Adrianna Mendrek tient toutefois à préciser que «cette découverte a été faite un peu par hasard, dans un contexte bien précis, et qu'elle mérite davantage d'investigations». Spécialiste de la schizophrénie, la chercheuse réalisait une étude sur des sujets atteints de cette maladie pour comparer leur activité cérébrale en activité et au repos, en fonction des sexes. Comme pour toute étude clinique, il est conseillé de disposer d'un panel de sujets sains pour pouvoir comparer les résultats.
C'est ainsi que 42 hommes et femmes non schizophrènes et âgés de 25 à 45 ans, se sont retrouvés à accomplir une tâche de rotation mentale à partir d'une figure à trois dimensions pendant que leur activité cérébrale était mesurée par résonance magnétique. La même mesure d'activité neuronale était prise pendant que les sujets se reposaient entre deux exercices.
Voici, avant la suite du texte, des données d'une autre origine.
`config.mk`:
```
export PLATFORM = sky130hd
export DESIGN_NAME = xotd_core
export DESIGN_NICKNAME = d
export VERILOG_FILES = /design/src/xotd_decode.v /design/src/xotd_timer.v /design/src/xotd_core.v
export VERILOG_INCLUDE_DIRS = /design/src
export SDC_FILE = /design/constraint.sdc
export NUM_CORES = 1
export LEC_CHECK = 0
export BUFFER_PORTS_ARGS = -buffer_cell sky130_fd_sc_hd__buf_2
export CORE_MARGIN = 5
export CORE_UTILIZATION = 40
export DETAILED_ROUTE_END_ITERATION = 16
export MAX_ROUTING_LAYER = met4
export PLACE_DENSITY = 0.55
export SKIP_CTS_REPAIR_TIMING = 1
export SYNTH_ARGS = -nofsm -noshare
export SYNTH_HDL_FRONTEND = slang
export SYNTH_SLANG_ARGS = --single-unit
```
`constraint.sdc`:
```
create_clock -name mclk -period 15.1 [get_ports mclk]
set_input_delay 1.51 -clock mclk [delete_from_list [all_inputs] [get_ports mclk]]
set_output_delay 1.51 -clock mclk [all_outputs]
set_load 0.1 [all_outputs]
```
Constat de la chercheuse et de son équipe : «Au repos, les femmes étaient dans l'auto-évaluation de ce qu'elles venaient de faire, et se projetaient dans ce qu'elles devraient réaliser ensuite, alors que les hommes parvenaient complètement à se détendre».

«Pression sociale»


«Nous ne sommes pas encore en mesure de dire quelle part a la pression sociale et quelle autre part ont les hormones biologiques dans cette différence, avance Adrianna Mendrek. Dans notre société actuelle, les femmes sont constamment préoccupées par plusieurs tâches et doivent gérer davantage de choses que les hommes, aussi ce résultat n'est-il guère surprenant.»
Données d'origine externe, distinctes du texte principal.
[src/rtl/scg_map.svh]
// Register map, field positions and timing constants of the supervisor configuration block
`ifndef SCG_MAP_SVH
`define SCG_MAP_SVH
`define SCG_ADDR_PROT      8'h0d
`define SCG_ADDR_OSC       8'h0e
`define SCG_ADDR_PIN0      8'h10
`define SCG_PROT_RST       8'h00
`define SCG_OSC_RST        8'h00
`define SCG_PIN0_RST       8'h00
`define SCG_PROT_MASK      8'h7c
`define SCG_OSC_MASK       8'h72
`define SCG_PIN0_MASK      8'h1f
`define SCG_DLY_HI         6
`define SCG_DLY_LO         5
`define SCG_OCMASK_BIT     4
`define SCG_PGM_HI         3
`define SCG_PGM_LO         2
`define SCG_TRIM_HI        6
`define SCG_TRIM_LO        4
`define SCG_TOUT_BIT       1
`define SCG_FUNC_HI        4
`define SCG_FUNC_LO        1
`define SCG_OBUF_BIT       0
`define SCG_CLK_KHZ        40000
`define SCG_T1_NS          8000
`define SCG_T2_US          1000
`define SCG_T3_US          3000
`define SCG_TOUT_MS        50
`define SCG_STEP_KHZ       160
`define SCG_CNT1 ((`SCG_T1_NS * `SCG_CLK_KHZ + 999999) / 1000000)
`define SCG_CNT2 ((`SCG_T2_US * `SCG_CLK_KHZ + 999) / 1000)
`define SCG_CNT3 ((`SCG_T3_US * `SCG_CLK_KHZ + 999) / 1000)
`define SCG_CNTT (`SCG_TOUT_MS * `SCG_CLK_KHZ)
`define SCG_PGM_NONE       2'h0
`define SCG_PGM_LOW        2'h1
`define SCG_PGM_HIGH       2'h2
`endif

[src/rtl/scg_pkg.sv]
// Types shared by the supervisor configuration block
package scg_pkg;
	typedef enum logic [3:0] {
		SCG_FN_OFF    = 4'h0,
		SCG_FN_EN_IN  = 4'h1,
		SCG_FN_VS_IN  = 4'h4,
		SCG_FN_RLD_IN = 4'h7,
		SCG_FN_PG_OUT = 4'h8,
		SCG_FN_IRQ_OUT = 4'hc,
		SCG_FN_LOW    = 4'he,
		SCG_FN_HIGH   = 4'hf
	} scg_func_t;
	typedef enum {SCG_OC_IDLE, SCG_OC_COUNT, SCG_OC_LATCHED} scg_oc_state_t;
endpackage : scg_pkg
Des mesures de taux d'œstrogènes et de testostérone ont été faites durant cette étude. Reste à l'équipe d'essayer d'établir un lien avec les mesures d'activité observées, pour en définir le rôle exact. Et déterminer ainsi la part des hormones et celle de la «pression sociale»» dans la plus grande activité cérébrale des femmes au repos. Pour l'heure, les résultats de cette étude ne sont pas encore publiés.